Antarctic ice shelves are of great importance for the dynamics of the entire Antarctic ice sheet, because they drain, to a large extent, the coastward mass flux of the inland ice via a relatively small number of fast-moving ice streams and outlet glaciers (e.g. Bamber and others, 2000). Ice shelves are supposed to be sensitive elements of the climate system, since their dynamics depend on physical quantities (e.g. ice surface and ocean temperatures) which are directly affected by climate change.

The interactions between ice shelves and the ocean determine the sub-shelf water properties and thus play an important role in regional ocean dynamics.
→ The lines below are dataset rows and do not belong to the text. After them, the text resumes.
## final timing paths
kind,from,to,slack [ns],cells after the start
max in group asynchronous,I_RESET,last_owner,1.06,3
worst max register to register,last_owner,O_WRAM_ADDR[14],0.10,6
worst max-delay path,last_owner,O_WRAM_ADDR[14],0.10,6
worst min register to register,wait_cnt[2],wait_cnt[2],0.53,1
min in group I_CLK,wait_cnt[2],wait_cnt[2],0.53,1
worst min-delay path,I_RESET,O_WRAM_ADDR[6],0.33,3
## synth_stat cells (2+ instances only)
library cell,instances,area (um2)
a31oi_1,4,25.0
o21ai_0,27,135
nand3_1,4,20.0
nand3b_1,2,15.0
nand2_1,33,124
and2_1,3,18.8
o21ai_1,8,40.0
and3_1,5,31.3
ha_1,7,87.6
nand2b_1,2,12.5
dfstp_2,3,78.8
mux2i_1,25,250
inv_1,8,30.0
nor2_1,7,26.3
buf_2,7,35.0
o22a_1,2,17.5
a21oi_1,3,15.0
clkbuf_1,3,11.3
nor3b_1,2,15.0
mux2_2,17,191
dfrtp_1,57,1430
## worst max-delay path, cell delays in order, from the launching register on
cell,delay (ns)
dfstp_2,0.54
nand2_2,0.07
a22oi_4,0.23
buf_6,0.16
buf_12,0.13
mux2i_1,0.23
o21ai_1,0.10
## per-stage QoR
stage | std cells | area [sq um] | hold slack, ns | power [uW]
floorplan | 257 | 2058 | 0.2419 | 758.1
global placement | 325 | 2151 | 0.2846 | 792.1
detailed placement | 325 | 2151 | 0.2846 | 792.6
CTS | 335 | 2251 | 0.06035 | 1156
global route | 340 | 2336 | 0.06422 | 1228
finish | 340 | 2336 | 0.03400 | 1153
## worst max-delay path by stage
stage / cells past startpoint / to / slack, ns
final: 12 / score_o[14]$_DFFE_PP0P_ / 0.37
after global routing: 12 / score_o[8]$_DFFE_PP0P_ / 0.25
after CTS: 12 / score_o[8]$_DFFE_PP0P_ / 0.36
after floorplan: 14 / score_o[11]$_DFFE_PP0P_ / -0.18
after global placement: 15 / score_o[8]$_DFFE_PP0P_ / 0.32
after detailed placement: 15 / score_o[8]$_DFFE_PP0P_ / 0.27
`src/rtl/pipeline_stage_ctrl.sv`:
```
// Pipeline latch sequencer: turns hazard-unit flush/freeze requests, cache hits and halt
// into per-latch enable/clear strobes, PC enable, per-latch valid bits and a stall counter.
//
// mode    | meaning
// run     | halted=0: strobes follow mem_stall / flush / freeze / fetch priority
// halted  | halted=1: all strobes low, all state frozen until RST
module pipeline_stage_ctrl #(
    parameter int NLATCH = 4,
    parameter int CNTW   = 16
) (
    input  logic              CLK,
    input  logic              RST,
    input  logic [NLATCH-1:0] flush,
    input  logic [NLATCH-1:0] freeze,
    input  logic              ihit,
    input  logic              dhit,
    input  logic              dmem_req_m,
    input  logic              halt_wb,
    output logic [NLATCH-1:0] latch_en,
    output logic [NLATCH-1:0] latch_clr,
    output logic [NLATCH-1:0] valid,
    output logic              pc_en,
    output logic              halted,
    output logic [CNTW-1:0]   stall_count
);

    localparam int EXMEM = NLATCH - 2;
    localparam int MEMWB = NLATCH - 1;

    logic [NLATCH-1:0] pend_flush;
    logic [NLATCH-1:0] fl_eff;
    logic [NLATCH-1:0] frz_eff;
    logic [NLATCH-1:0] bubble;
    logic [NLATCH-1:0] valid_src;
    logic [NLATCH-1:0] valid_nxt;
    logic              mem_stall;

    assign mem_stall = dmem_req_m & valid[EXMEM] & ~dhit;
    assign fl_eff    = flush | pend_flush;

    // A freeze on latch j also holds every latch upstream of it.
    always_comb begin
        frz_eff = '0;
        for (int i = 0; i < NLATCH; i++) begin
            frz_eff[i] = |(freeze >> i);
        end
    end

    // Bubble source: a frozen neighbour upstream, or a fetch miss for IF/ID.
    assign bubble    = {frz_eff[NLATCH-2:0], ~ihit};
    assign valid_src = {valid[NLATCH-2:0], 1'b1};

    always_comb begin
        latch_en  = '0;
        latch_clr = '0;
        valid_nxt = valid;
        pc_en     = 1'b0;
        if (RST) begin
            latch_clr = '1;
        end else if (!halted && !mem_stall) begin
            for (int i = 0; i < NLATCH; i++) begin
                if (fl_eff[i]) begin
                    latch_clr[i] = 1'b1;
                    valid_nxt[i] = 1'b0;
                end else if (frz_eff[i]) begin
                    valid_nxt[i] = valid[i];
                end else if (bubble[i]) begin
                    latch_clr[i] = 1'b1;
                    valid_nxt[i] = 1'b0;
                end else begin
                    latch_en[i]  = 1'b1;
                    valid_nxt[i] = valid_src[i];
                end
            end
            // A flushed IF/ID means the branch path redirects the PC instead.
            pc_en = ihit & ~frz_eff[0] & ~fl_eff[0];
        end
    end

    always_ff @(posedge CLK) begin
        if (RST) begin
            valid       <= '0;
            pend_flush  <= '0;
            halted      <= 1'b0;
            stall_count <= '0;
        end else if (!halted) begin
            if (mem_stall) begin
                pend_flush <= pend_flush | flush;
            end else begin
                pend_flush <= '0;
                valid      <= valid_nxt;
                if (valid[MEMWB] && halt_wb) begin
                    halted <= 1'b1;
                end
            end
            if (!pc_en && (stall_count != '1)) begin
                stall_count <= stall_count + 1'b1;
            end
        end
    end

endmodule

```
`config.mk`:
```
export PLATFORM = sky130hd
export DESIGN_NAME = pipeline_stage_ctrl
export DESIGN_NICKNAME = d
export VERILOG_FILES = /design/src/rtl/pipeline_stage_ctrl.sv
export SDC_FILE = /design/constraint.sdc
export NUM_CORES = 1
export LEC_CHECK = 0
export CAP_MARGIN = 0
export CORE_MARGIN = 5
export CORE_UTILIZATION = 25
export CTS_CLUSTER_DIAMETER = 80
export DETAILED_ROUTE_END_ITERATION = 6
export SYNTH_ARGS = -nofsm -noshare
export SYNTH_HDL_FRONTEND = slang
export SYNTH_SLANG_ARGS = --single-unit
```
`constraint.sdc`:
```
create_clock -name CLK -period 2.45 [get_ports CLK]
set_input_delay 0.245 -clock CLK [delete_from_list [all_inputs] [get_ports CLK]]
set_output_delay 0.245 -clock CLK [all_outputs]
set_load 0.02 [all_outputs]
```
* After elaboration in Yosys (flattened, before gate mapping)
Index checks and enable logic that the tools add are counted.
** Word-level totals
- Register bits :: 25
- Input bits :: 14
- Output and inout bits :: 30
- Word-level logic and storage cells :: 82
** Cells by class
- Add/sub/neg operators :: 1
- Equal/unequal tests :: 5
- Multiplexer cells :: 45
- Bitwise operators :: 10
- Reduce and logical (&&, ||, !) cells :: 14
** Operators by type and width (count)
- 1-bit 2-to-1 mux :: 40
- 4-bit 2-to-1 mux :: 5
- 16-bit by 1-bit adder with 16-bit output (second input constant) :: 1
- 16-bit != test (second input constant) :: 1
- 4-bit AND reduction :: 4
- 2-bit != test (second input constant) :: 3
- 1-bit inverter :: 5
- 1-bit AND :: 4
- 4-bit bitwise OR :: 1
- 4-bit OR reduction :: 1
- 1-bit logical AND :: 3
- 1-bit zero test :: 3
- 3-bit OR reduction :: 1
- 2-bit by 1-bit != test with 1-bit output (second input constant) :: 1
- 2-bit AND reduction :: 1
- 2-bit OR reduction :: 1

* Longest topological paths before layout
Gate-level depths: netlist (run 1).
- Depth in word-level cells :: 9
- Mapped depth :: 7
- Depth with buffers taken out :: 6

* Least setup slack after synthesis (run 1)
Ideal clock, no wire load.
- Path kind :: register to register
- From :: reg stall_count[3]
- To :: reg stall_count[15]
- Setup time :: 0.116 ns
- Data arrival time :: 1.744 ns
- Required time :: 2.334 ns
- Slack :: 0.590 ns
- Cell stages (with the launch flop) :: 7
- Path buffers :: 1
- Clock period less this slack :: 1.860 ns
- Path through :: dfxtp_1 and4_1 buf_6 nand3_4 or2_4 or4_1 o211a_1
** On the way
- Word-level cells in the longest chain between the ends :: 3
- Elaborated cells between the ends (all ways) :: 4
- Classes of those cells :: 1 x add/sub; 1 x eq/ne; 2 x reduce/logical
** RTL lines
- from (decl) :: RTL line 24 : output logic [CNTW-1:0] stall_count
- from (signal assigned) :: RTL line 97 : stall_count <= stall_count + 1'b1;
- parallel branches: the longest is 3 deep, another holds 16-bit by 1-bit adder with 16-bit output
Several ways; the timed one is not identified.
A chain may end at the register's enable or synchronous reset.

* Worst setup path in the final report (run 1)
- From :: in freeze[0]
- To :: out latch_clr[0]
** On the way
- Word-level cells in the longest chain between the ends :: 5
** RTL lines
- from (decl) :: RTL line 14 : input logic [NLATCH-1:0] freeze,
- 4-bit OR reduction :: RTL line 45 : frz_eff[i] = |(freeze >> i);
- 1-bit 2-to-1 mux :: RTL line 65 : end else if (frz_eff[i]) begin
- 1-bit 2-to-1 mux :: RTL line 62 : if (fl_eff[i]) begin
- 4-bit 2-to-1 mux :: RTL line 60 : end else if (!halted && !mem_stall) begin
- 4-bit 2-to-1 mux :: RTL line 58 : if (RST) begin
- to (decl) :: RTL line 20 : output logic [NLATCH-1:0] latch_clr,
No other way between the ends.

==> results of run 1 <==
## kinds of logic (layout without fill, tap and decap cells)
kind of cell             Yosys count  in the layout  synth area share [%]
AO/OA/AOI/OAI                     47             47                  21.3
XOR/XNOR                           1              1                 0.637
adder cells (fa/ha/maj)            1              1                 0.910
buffers and inverters             16             60                  6.37
flip-flops                        25             25                  36.4
AND/OR/NAND/NOR                   81             81                  34.4
## path summary, 6_finish.rpt
check             cells after the start  slack [ps]              end
setup / recovery                      7         100     latch_clr[0]
hold reg to reg                       2         500   stall_count[1]
hold / removal                        2         500   stall_count[1]
setup reg to reg                      5         530  stall_count[15]
## worst max-delay path: stages
cell and delay [ps]:
clkdlybuf4s50_1 500, nor4_4 390, inv_1 90, o21ai_0 150, nand2_1 70, nand2_1 60, clkdlybuf4s50_1 600
## placed cells by master (no fill, tap or decap), types with 4 or more instances in the layout
master | netlist | routed
inv_1 | 5 | 5
a21oi_1 | 19 | 19
nand2_1 | 19 | 19
and4_1 | 4 | 4
nand3_1 | 8 | 8
nor2_1 | 12 | 12
buf_4 | 1 | 7
nor3_1 | 6 | 6
clkdlybuf4s50_1 | 0 | 43
o21ai_0 | 9 | 9
o31ai_1 | 8 | 8
nand4_1 | 4 | 4
dfxtp_1 | 25 | 24
or4_1 | 5 | 5
## state kept, by name, indices dropped and copies added, names as in the netlist
| name | count |
|---|---|
| valid | 4 |
| pend_flush | 4 |
| stall_count | 16 |
| halted | 1 |
## stage by stage
step                hold slack (ps)  cells  cell area (sq um)  power, mW
finish                          497    287               1930      0.766
CTS                             502    287               1930      0.774
detailed placement              490    283               1880      0.527
global placement                489    283               1880      0.527
global route                    532    287               1930      0.800
floorplan                       413    171               1380      0.471
## report_power, final
group	leakage (nW)	internal, mW	switching [mW]
Sequential	0.202	0.411	0.00520
Combinational	0.419	0.0497	0.0516
Clock	0.0255	0.114	0.135
Total	0.647	0.574	0.192
## area by class of cell
cell class                 instances  area share (%)
tap                               72            4.66
inverter                           6            1.36
multi-input combinational        130            40.7
sequential                        25            25.9
clock inverter                     1           0.259
timing repair buffer              50            25.0
clock buffer                       3            2.13
## layer usage
metal  part of all wire, %  track usage [%]  vias up  routed length (microns)
met5                     0                0        -                        0
met4                  0.59             1.75        0                       23
met3                    10             5.10        4                      400
met2                    43             17.3       51                     1690
met1                    46             12.9      666                     1800
li1                      -                -      733                        -
## what timing repair did
action | CTS | global route
endpoints found under the hold margin | 0 | 0
endpoints found under the setup margin | 0 | 4
hold buffers | 0 | 0
resized for setup | 0 | 2
==> results by group, run 1 <==
Die
  • Starting Density: between 20 and 30%
  • FP Rows: 27
  • Die width: roughly 84 microns
  • Core Region: between 0.005 and 0.006 sq mm
  • Die Height: between 80 and 90 microns
  • Die Area: just over 0.007 sq mm
  • IO Pins: 44

Power and ir drop
  • Pwr Density: 396 mW/mm^2
  • Peak VDD IR: 212 uV
  • Pleak: around 0.65 nW

GRT
  • Initial antenna violation count: 0
  • Largest net degree at the start of global routing: 24
  • Vias in the first global route: around 1300
  • Total gr overflow: 0
  • First-pass GRT wire length: between 6000 and 7000 microns
  • GR Util All Layers: roughly a tenth

Critical path
  • Worst Path Arrival: roughly 2100 ps
  • Critical path class: input port to output pin
  • R2r startpoint: stall_count[4]
  • CP required: around 2200 ps
  • Setup crit end kind: output pin
  • Startpoint Class: input port
  • Critical path peak fanout: 4
  • CP startpoint: freeze[0]

Timing
  • Fmax: 426 MHz
  • Final Hold Fails: 0
  • Tmin final: between 2000 and 2500 ps
  • Worst slew pin tran: roughly 450 ps
  • Slew Viols, Final: 0
  • Clock Skews: 9.53 ps
  • Setup violators final: 0
  • Setup WS post-layout: 104 ps
  • Unrepaired setup endpoints after global routing: false
  • Tcrit/Tclk final: between 90 and 100%
  • Setup TNS: 0 ps
  • Max_slew headroom: ~70%

Flow run
  • Max_cap viols: 0

Synth
  • Netlist Area Pre-Place: about 0.0014 sq mm
  • Syn Nets: about 190
  • Cell taking the most area after synthesis: dfxtp_1
  • Post-synth top cells: 25 x dfxtp_1, 19 x a21oi_1, 19 x nand2_1
  • Syn_area_per_cell: 8.04 sq um
  • Yosys top cell area share: between 30 and 40%
  • Register area share after synthesis: a little over a third
  • Largest cells by area after synthesis: dfxtp_1 36%, a21oi_1 6.9%, nand2_1 5.2%
  • EDFF count, synth: 0
  • Count leader, synth: dfxtp_1
  • Ys async rst share: 0%
  • Synth cell types: 46
  • Flop and latch count out of synthesis: 25
  • Synthesized instance count: 171
  • Most used DFF post-synth: dfxtp_1
  • Ys Warns: 0

Drt
  • WL final: 3910 microns
  • Detailed-route via count: 1454
  • Drt pass-1 iters: 4
  • WL/cell: 13.6 microns
  • # DRC: 0
  • Post-route ant nets: 0
  • Initial DRC count: between 90 and 100
  • Vias per Instance: about 5.1

Place
  • Place WS: 88.0 ps
  • Gpl congestion: approximately 0.79
  • Port Buffer Count: 43
  • HPWL after DPL: 2880 microns

Final layout
  • P&R area growth vs syn: 40.7%
  • Antenna Cells: 0
  • Layout cell share with drive strength beyond 1: about a tenth
  • Area of the multi-input gates: about 790 sq um
  • Final #Nets: between 200 and 250
  • Post-layout util: 35.6%
  • Fill count: 583
  • Area occupied by registers: approximately 500 sq um

Clocking
  • Clk slew on worst S/H paths: 80 ps
  • Num CTS Buffers: 3
  • Htree depth: 1
  • Insertion delay to the later sink of the worst-skew pair: between 200 and 300 ps
  • CTS Root Cell: clkbuf_8
  • Max Root-Sink Buffers: 2
  • TritonCTS clock tree: built
  • Setup bufs post-CTS: 0
  • Clk sink count: 25

Outcome
  • Status: finished clean

Worst hold path
  • Worst Min Path Start: stall_count[1]
  • Worst hold path type: register to register
(Power assumes the default switching activity.)
==> run 2: changes to the inputs <==
Settings changed: CORE_MARGIN 5 to not set.
==> run 2 against run 1 <==
  * Global-route usage increased by 2.6 points
  * Critical path depth is 2 lower
  * Clock skew is 1.2 ps lower
  * Core utilization grew 1.5 points
  * Highest routed layer unchanged
  * Largest cell class unchanged
==> results by group, run 2 (same netlist as run 1, synthesis figures left out) <==
Clocking
  • Htree depth: 1 (unchanged)
  • Clk sink count: 25 (unchanged)
  • Num CTS Buffers: 3 (unchanged)
  • TritonCTS clock tree: built
  • CTS Root Cell: clkbuf_8
  • Clk slew on worst S/H paths: 90 ps (about the same)
  • Hold Buf Count CTS: 0 (unchanged)
  • Max Root-Sink Buffers: 2 (unchanged)
  • Insertion delay to the later sink of the worst-skew pair: 270 ps (about the same)

Critical path
  • Critical path peak fanout: 4 (unchanged)
  • CP most frequent cell: clkdlybuf4s50_1
  • Startpoint Class: input port
  • Slowest CP cell: clkdlybuf4s50_1
  • CP peak stage delay: 630 ps (+30 ps)
  • Worst Path Arrival: 2090 ps (about the same)
  • Setup crit end kind: output pin
  • CP required: 2200 ps (about the same)
  • Critical path cell sequence: clkdlybuf4s50_1 -> nor4_4 -> nand3_2 -> nor2_1 -> clkdlybuf4s50_1
  • Critical path class: input port to output pin

GRT
  • Initial antenna violation count: 0 (unchanged)
  • Largest net degree at the start of global routing: 25 (+4.2%)
  • First-pass GRT wire length: 6240 microns (-0.34%)
  • GR Util All Layers: 13.2% (+2.6 points)
  • Vias in the first global route: 1278 (-4.4%)
  • Total gr overflow: 0 (unchanged)

Final layout
  • Most common cell after layout, fill and taps aside: clkdlybuf4s50_1
  • Biggest register: stall_count
  • Max reg flops: 16 (unchanged)
  • Layout cell share with drive strength beyond 1: 8.84% (-0.93 points)
  • Final instance area: 0.00193 sq mm (-0.26%)
  • Biggest regs: stall_count (16), pend_flush (4), valid (4)
  • Leading cell types in the layout, fill and taps excluded: 42 x clkdlybuf4s50_1, 25 x dfxtp_1, 19 x nand2_1, 19 x a21oi_1, 12 x nor2_1
  • Fill count: 567 (-2.7%)
  • P&R area growth vs syn: 40.3%
  • Final #Nets: 231 (unchanged)
  • Antenna Cells: 0 (unchanged)

Power and ir drop
  • Pwr Density: 394 mW/mm^2 (-0.49%)
  • Pleak: 0.651 nW (+0.59%)
  • Peak VDD IR: 188 uV (-11%)

Flow run
  • Max_cap viols: 0 (unchanged)

Place
  • Post-place instance area: 0.00188 sq mm (-0.13%)
  • Gpl congestion: 0.795 (+0.38%)
  • HPWL after DPL: 2800 microns (-2.7%)
  • Port Buffer Count: 43 (unchanged)

Timing
  • Tmin final: 2340 ps (-11.2 ps)
  • Worst slew pin tran: 508 ps (+60.7 ps)
  • Slew Viols, Final: 0 (unchanged)
  • Unrepaired setup endpoints after global routing: false
  • Fmax: 428 MHz (+0.48%)
  • Setup violators final: 0 (unchanged)
  • Max_slew headroom: 66.0% (-4.1 points)
  • Hold_ws: 501 ps (+4.08 ps)
  • Tcrit/Tclk final: 95.3% (-0.46 points)
  • Final Hold Fails: 0 (unchanged)
  • Clock Skews: 8.35 ps (-1.19 ps)
  • Setup TNS: 0 ps (unchanged)

Outcome
  • Status: finished clean

Drt
  • WL final: 3800 microns (-2.9%)
  • Post-route ant nets: 0 (unchanged)
  • Detailed-route via count: 1409 (-3.1%)
  • Vias per Instance: 4.94 (-2.4%)
  • # DRC: 0 (unchanged)
  • Initial DRC count: 90 (-2.2%)
  • WL/cell: 13.3 microns (-2.2%)
  • Drt pass-1 iters: 4 (unchanged)

Die
  • FP Rows: 26 (-3.7%)
  • Die width: 76.2 microns (-9.5%)
  • Die Area: 0.00580 sq mm (-18%)
  • Starting Density: 26.4% (+1.1 points)
  • Die Height: 76.2 microns (-9.5%)
  • Core Region: 0.00520 sq mm (-4.3%)
  • IO Pins: 44 (unchanged)

Worst hold path
  • Worst hold path type: register to register
[run 2: changes by cell type in the layout (fill, tap and decap cells not counted), sizes merged]
cell / change
dlymetal6s2s: +1
clkinvlp: -1
clkinv: +1
clkdlybuf4s50: -1
[run 2: timing repair]
| item | 4_1_cts | 5_1_grt |
|---|---|---|
| gates resized for setup | 0 | 1 |
| endpoints found under the setup margin | 0 | 3 |
| buffers inserted | 0 | 0 |
[run 2: metrics by stage]
step / worst slack, ps / total power [mW] / std cells / utilization, %
after CTS: 26.7 / 0.772 / 285 / 37.0
after floorplan: 590 / 0.471 / 171 / -
after detailed placement: 32.4 / 0.527 / 281 / 36.1
final: 115 / 0.761 / 285 / 37.1
after global placement: 87.8 / 0.526 / 281 / 36.1
after global routing: 14.1 / 0.801 / 285 / 37.1
[run 2: worst paths after layout]
check | startpoint | end | slack, ps | cells past startpoint
hold / removal | valid[3] | halted | 500 | 2
setup reg to reg | stall_count[0] | stall_count[13] | 510 | 6
hold reg to reg | valid[3] | halted | 500 | 2
setup / recovery | freeze[0] | latch_en[0] | 110 | 5
[run 2: metal layers]
metal  vias up  share of wire (%)  track usage, %
li1        726                  -               -
met2        22                 46            21.2
met3         4                1.8            1.20
met4         0                1.4            5.77
met1       657                 50            18.0
met5         -                  0               0
[run 2: final cells by class]
cell class | count | area, sq um | share of cell area, %
inverters | 6 | 22.5 | 1.17
flip-flops and latches | 25 | 500 | 25.9
repair buffers | 50 | 485 | 25.2
well taps | 70 | 87.6 | 4.54
multi-input cells | 130 | 787 | 40.8
clock buffers | 3 | 41.3 | 2.14
clock inverters | 1 | 5.00 | 0.259
[run 2: report_power, final]
group	switching (mW)	internal, mW	total, mW	leakage, nW
logic	0.0520	0.0493	0.101	0.423
registers	0.00560	0.411	0.416	0.202
clock network	0.129	0.114	0.243	0.0255
[run 2: worst max-delay path, delay by kind of cell]
kind / cells / cell delay [ps]
buffers and inverters: 2 / 1130
and+or+nand+nor: 3 / 710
It is therefore important to understand the dynamics of ice shelves, how they react to conditions such as thickness and temperature distribution, boundary conditions from inland ice inflow, outflow to the ocean at the front, and grounded areas and rifts.

The disintegration and retreat of seven ice shelves along the Antarctic Peninsula (Doake and Vaughan, 1991a,b; Skvarca, 1993; Ward, 1995; Doake and others, 1998; Rott and others, 1998, 2002; Skvarca and others, 1999; Fox and Vaughan, 2005) and the recent break-up events on Wilkins Ice Shelf (Braun and others, 2008; Humbert and Braun, 2009) demonstrate the potential of ice shelves to become unstable. Since ice shelves buttress adjacent glaciers and ice streams, their disintegration leads to an increase in the discharge of inland ice. Evidence for increased glacier velocity has been obtained by means of remote sensing by De Angelis and Skvarca (2003), Rignot and others (2004) and Scambos and others (2004) in areas where ice shelves have disintegrated in previous years.

The ability to predict the temporal variability of ice dynamics is limited, because boundary parameters (e.g. melt rates) at the ice/ocean interface are difficult to obtain. Therefore, it is crucial to gain understanding of their current dynamics through diagnostic simulations. The aim of this study is to perform numerical simulations using two models describing ice-shelf flow dynamics, to make detailed comparisons using these different simulations and to test the effects of model design on the flow regime of dynamically important damage zones like rifts and shear zones.

2. Study Area

The Brunt Ice Shelf (BIS)/Stancomb-Wills Ice Tongue (SWIT) system is characterized as a thin unbounded ice shelf (Fig. 1a) with an area of ∼27 950 km2. It is attached to Caird Coast, Coats Land, East Antarctica, at the eastern margin of the Weddell Sea. The geographical position is 73.9–76.0° S, 18.4–27.5° W.

Fig. 1. (a) Map of the Brunt Ice Shelf study region including feature names. Underlain is a Mosaic of Antarctica (MOA) image acquired between late 2003 and early 2004. Sea ice is found in the Weddell Sea off McDonald Ice Rumples. PB stands for Precious Bay, and BI for Bakewell Island. The inset shows the location in the eastern Weddell Sea, Antarctica. (b) The location of rifts 1 and 2. The bold gray curve indicates non-vanishing inflow speeds, while the thick black curve corresponds to zero inflow. The thin curve represents the boundary condition calving front. Arrows denote the direction and magnitude of the prescribed inflow speeds.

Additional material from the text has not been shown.